Collected data entries:
_ _ _ _ _ _ _
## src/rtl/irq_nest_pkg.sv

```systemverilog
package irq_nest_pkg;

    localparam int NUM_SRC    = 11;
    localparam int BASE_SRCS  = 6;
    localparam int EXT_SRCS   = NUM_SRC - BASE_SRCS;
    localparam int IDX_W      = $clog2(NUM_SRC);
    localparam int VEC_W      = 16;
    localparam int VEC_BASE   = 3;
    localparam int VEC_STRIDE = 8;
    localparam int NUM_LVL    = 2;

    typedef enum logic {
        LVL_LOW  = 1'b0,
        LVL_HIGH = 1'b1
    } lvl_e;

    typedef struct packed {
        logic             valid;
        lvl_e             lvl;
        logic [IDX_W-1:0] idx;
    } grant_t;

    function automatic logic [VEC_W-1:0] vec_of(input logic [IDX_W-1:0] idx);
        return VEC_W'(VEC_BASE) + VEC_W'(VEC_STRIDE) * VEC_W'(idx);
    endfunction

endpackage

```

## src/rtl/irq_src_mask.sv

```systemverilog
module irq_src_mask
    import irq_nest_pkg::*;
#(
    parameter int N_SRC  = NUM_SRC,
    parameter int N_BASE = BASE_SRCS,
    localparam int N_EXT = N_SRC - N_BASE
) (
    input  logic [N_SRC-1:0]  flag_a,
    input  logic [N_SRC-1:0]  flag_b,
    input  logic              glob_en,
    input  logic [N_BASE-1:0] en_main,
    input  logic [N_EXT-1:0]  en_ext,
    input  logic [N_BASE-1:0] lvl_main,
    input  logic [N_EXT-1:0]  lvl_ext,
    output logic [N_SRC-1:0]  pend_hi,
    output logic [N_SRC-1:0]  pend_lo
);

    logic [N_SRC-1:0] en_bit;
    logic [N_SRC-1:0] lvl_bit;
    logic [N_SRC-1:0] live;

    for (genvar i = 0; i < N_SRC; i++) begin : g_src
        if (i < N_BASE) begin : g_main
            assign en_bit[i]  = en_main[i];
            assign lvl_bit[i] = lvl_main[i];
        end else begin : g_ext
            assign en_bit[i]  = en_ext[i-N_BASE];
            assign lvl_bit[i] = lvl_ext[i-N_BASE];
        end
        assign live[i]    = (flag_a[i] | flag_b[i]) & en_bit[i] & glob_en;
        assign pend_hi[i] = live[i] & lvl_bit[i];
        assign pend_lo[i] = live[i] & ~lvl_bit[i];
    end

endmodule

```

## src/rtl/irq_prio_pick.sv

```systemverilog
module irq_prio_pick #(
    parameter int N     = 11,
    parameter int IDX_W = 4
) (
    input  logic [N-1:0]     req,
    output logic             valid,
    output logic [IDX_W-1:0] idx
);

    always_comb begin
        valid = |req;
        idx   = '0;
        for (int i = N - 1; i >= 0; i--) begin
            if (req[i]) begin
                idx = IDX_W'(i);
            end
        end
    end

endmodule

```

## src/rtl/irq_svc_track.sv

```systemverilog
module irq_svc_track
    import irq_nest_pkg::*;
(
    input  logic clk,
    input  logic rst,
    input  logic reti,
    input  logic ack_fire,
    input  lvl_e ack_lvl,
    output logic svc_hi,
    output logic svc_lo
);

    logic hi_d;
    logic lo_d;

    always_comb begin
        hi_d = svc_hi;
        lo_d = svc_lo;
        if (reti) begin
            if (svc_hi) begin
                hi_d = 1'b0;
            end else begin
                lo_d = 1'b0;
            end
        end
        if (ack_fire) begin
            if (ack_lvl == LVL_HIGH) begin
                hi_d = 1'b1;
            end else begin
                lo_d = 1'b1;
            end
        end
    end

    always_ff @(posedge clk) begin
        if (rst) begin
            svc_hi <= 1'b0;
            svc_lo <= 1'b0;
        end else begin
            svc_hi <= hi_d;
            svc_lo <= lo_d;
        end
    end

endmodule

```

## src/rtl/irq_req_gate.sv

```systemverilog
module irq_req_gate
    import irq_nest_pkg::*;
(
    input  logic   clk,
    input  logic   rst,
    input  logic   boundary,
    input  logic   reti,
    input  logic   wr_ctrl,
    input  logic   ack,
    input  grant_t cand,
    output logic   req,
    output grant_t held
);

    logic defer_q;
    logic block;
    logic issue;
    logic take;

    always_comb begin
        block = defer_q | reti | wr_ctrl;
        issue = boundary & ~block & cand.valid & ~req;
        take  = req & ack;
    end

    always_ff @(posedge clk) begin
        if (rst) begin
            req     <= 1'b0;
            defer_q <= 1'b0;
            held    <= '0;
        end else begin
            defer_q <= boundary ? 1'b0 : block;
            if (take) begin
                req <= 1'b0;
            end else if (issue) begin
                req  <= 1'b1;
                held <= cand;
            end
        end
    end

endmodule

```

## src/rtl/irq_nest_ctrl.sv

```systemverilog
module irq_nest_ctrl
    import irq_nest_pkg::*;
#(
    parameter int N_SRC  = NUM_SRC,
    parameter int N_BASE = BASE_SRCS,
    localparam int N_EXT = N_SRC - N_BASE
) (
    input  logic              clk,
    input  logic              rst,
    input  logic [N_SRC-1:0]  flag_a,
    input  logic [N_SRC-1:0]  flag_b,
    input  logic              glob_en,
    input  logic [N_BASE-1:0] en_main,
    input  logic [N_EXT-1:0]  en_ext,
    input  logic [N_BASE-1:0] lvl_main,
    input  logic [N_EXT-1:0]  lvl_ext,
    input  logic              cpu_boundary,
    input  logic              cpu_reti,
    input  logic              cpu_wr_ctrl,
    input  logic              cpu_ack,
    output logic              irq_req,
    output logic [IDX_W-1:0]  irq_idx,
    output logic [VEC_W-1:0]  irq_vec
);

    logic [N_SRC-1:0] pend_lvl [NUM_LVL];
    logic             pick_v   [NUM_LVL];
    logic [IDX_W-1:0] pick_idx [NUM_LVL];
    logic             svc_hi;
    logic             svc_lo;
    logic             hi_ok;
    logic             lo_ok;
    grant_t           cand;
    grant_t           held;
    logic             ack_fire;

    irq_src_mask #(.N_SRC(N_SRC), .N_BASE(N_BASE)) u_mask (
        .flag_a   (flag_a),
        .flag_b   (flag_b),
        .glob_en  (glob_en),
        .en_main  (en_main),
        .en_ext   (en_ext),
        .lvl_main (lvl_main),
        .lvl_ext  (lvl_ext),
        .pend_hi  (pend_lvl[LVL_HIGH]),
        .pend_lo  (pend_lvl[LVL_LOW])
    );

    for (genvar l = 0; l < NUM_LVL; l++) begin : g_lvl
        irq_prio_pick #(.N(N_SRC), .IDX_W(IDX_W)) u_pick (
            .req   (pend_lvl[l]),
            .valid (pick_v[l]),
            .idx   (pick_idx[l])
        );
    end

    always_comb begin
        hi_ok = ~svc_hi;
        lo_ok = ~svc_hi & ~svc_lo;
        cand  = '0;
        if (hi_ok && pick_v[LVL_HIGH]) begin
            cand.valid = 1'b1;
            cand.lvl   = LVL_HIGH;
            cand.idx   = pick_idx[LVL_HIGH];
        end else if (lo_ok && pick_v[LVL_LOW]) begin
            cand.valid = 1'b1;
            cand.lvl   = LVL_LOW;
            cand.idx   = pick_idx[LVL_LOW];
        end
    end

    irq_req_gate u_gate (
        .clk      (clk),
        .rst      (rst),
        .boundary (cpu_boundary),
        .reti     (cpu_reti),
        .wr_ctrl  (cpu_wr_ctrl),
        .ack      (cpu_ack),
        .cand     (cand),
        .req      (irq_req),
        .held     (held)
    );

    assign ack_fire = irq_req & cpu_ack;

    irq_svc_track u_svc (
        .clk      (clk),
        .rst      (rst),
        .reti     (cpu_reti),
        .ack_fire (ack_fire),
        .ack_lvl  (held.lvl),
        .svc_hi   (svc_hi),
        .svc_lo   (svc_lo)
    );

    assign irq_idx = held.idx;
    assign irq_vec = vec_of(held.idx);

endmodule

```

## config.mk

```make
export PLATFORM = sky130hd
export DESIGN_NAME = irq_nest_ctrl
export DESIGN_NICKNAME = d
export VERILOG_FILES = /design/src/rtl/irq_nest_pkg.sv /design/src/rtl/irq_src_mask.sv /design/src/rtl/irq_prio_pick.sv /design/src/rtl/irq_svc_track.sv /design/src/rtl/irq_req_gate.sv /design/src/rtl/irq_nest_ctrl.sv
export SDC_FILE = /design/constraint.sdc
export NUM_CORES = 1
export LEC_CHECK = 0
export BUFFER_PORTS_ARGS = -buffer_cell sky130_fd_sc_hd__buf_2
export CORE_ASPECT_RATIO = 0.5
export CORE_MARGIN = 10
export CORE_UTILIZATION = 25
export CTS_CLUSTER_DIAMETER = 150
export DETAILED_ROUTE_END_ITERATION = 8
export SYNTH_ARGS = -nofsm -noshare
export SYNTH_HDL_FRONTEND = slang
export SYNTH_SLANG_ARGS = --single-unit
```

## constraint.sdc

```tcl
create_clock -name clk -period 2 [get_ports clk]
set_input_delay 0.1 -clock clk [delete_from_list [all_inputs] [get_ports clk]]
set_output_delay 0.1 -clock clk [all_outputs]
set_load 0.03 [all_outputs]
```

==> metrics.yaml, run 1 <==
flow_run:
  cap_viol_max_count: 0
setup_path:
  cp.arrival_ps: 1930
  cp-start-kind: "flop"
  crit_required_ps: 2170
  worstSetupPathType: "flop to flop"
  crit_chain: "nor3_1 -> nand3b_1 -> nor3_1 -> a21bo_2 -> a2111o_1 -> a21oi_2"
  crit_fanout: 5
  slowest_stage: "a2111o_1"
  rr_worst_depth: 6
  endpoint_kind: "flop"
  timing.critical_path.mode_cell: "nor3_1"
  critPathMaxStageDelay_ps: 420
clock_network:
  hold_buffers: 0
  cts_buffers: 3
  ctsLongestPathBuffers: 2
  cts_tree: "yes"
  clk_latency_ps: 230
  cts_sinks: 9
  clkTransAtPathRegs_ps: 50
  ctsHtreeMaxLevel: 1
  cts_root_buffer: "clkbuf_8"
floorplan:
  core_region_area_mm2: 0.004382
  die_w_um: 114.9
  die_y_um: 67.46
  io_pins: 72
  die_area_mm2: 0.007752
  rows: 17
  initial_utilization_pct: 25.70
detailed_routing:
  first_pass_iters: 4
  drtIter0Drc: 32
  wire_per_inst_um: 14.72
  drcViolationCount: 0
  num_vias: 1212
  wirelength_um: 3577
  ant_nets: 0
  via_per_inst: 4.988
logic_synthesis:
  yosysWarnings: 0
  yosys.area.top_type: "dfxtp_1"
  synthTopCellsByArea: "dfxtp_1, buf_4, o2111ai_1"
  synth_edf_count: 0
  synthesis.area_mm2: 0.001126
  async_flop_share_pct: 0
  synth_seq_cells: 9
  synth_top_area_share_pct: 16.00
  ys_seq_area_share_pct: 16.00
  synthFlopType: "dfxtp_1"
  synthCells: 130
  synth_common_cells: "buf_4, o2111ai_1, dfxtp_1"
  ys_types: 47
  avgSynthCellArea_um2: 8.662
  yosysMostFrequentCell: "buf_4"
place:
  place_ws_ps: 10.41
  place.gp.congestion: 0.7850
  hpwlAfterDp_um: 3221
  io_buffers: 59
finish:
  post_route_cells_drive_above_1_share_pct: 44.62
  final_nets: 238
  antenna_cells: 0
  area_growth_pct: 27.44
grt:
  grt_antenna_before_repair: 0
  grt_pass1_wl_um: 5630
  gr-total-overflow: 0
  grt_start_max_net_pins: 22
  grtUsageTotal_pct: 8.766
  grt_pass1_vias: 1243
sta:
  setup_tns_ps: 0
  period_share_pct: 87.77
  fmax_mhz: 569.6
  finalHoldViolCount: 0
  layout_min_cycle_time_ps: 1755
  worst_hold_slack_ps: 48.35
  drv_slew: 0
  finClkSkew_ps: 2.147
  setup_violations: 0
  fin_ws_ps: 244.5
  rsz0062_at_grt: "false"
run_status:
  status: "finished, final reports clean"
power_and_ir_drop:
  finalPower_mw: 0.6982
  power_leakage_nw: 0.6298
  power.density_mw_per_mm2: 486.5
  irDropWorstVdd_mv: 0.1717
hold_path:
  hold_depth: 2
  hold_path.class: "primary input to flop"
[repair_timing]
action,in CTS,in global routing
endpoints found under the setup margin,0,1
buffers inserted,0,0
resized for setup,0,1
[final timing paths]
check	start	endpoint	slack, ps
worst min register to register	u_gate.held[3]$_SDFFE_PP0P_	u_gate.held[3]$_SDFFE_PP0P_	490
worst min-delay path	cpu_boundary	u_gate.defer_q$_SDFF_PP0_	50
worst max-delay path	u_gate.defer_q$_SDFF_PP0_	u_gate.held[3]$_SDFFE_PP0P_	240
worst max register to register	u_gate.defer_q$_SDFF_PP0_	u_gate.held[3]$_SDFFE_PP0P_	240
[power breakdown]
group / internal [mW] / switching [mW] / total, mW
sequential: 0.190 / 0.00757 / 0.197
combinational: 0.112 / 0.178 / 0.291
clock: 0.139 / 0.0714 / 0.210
_ _ _ _ _ _ _
◆ **THE TASK**: Please print exactly the lines from the one containing "synthCells: 130" through the last line of the records, both included, and nothing else.

◆ **OUTPUT FOR THIS EXERCISE**:
  synthCells: 130
  synth_common_cells: "buf_4, o2111ai_1, dfxtp_1"
  ys_types: 47
  avgSynthCellArea_um2: 8.662
  yosysMostFrequentCell: "buf_4"
place:
  place_ws_ps: 10.41
  place.gp.congestion: 0.7850
  hpwlAfterDp_um: 3221
  io_buffers: 59
finish:
  post_route_cells_drive_above_1_share_pct: 44.62
  final_nets: 238
  antenna_cells: 0
  area_growth_pct: 27.44
grt:
  grt_antenna_before_repair: 0
  grt_pass1_wl_um: 5630
  gr-total-overflow: 0
  grt_start_max_net_pins: 22
  grtUsageTotal_pct: 8.766
  grt_pass1_vias: 1243
sta:
  setup_tns_ps: 0
  period_share_pct: 87.77
  fmax_mhz: 569.6
  finalHoldViolCount: 0
  layout_min_cycle_time_ps: 1755
  worst_hold_slack_ps: 48.35
  drv_slew: 0
  finClkSkew_ps: 2.147
  setup_violations: 0
  fin_ws_ps: 244.5
  rsz0062_at_grt: "false"
run_status:
  status: "finished, final reports clean"
power_and_ir_drop:
  finalPower_mw: 0.6982
  power_leakage_nw: 0.6298
  power.density_mw_per_mm2: 486.5
  irDropWorstVdd_mv: 0.1717
hold_path:
  hold_depth: 2
  hold_path.class: "primary input to flop"
[repair_timing]
action,in CTS,in global routing
endpoints found under the setup margin,0,1
buffers inserted,0,0
resized for setup,0,1
[final timing paths]
check	start	endpoint	slack, ps
worst min register to register	u_gate.held[3]$_SDFFE_PP0P_	u_gate.held[3]$_SDFFE_PP0P_	490
worst min-delay path	cpu_boundary	u_gate.defer_q$_SDFF_PP0_	50
worst max-delay path	u_gate.defer_q$_SDFF_PP0_	u_gate.held[3]$_SDFFE_PP0P_	240
worst max register to register	u_gate.defer_q$_SDFF_PP0_	u_gate.held[3]$_SDFFE_PP0P_	240
[power breakdown]
group / internal [mW] / switching [mW] / total, mW
sequential: 0.190 / 0.00757 / 0.197
combinational: 0.112 / 0.178 / 0.291
clock: 0.139 / 0.0714 / 0.210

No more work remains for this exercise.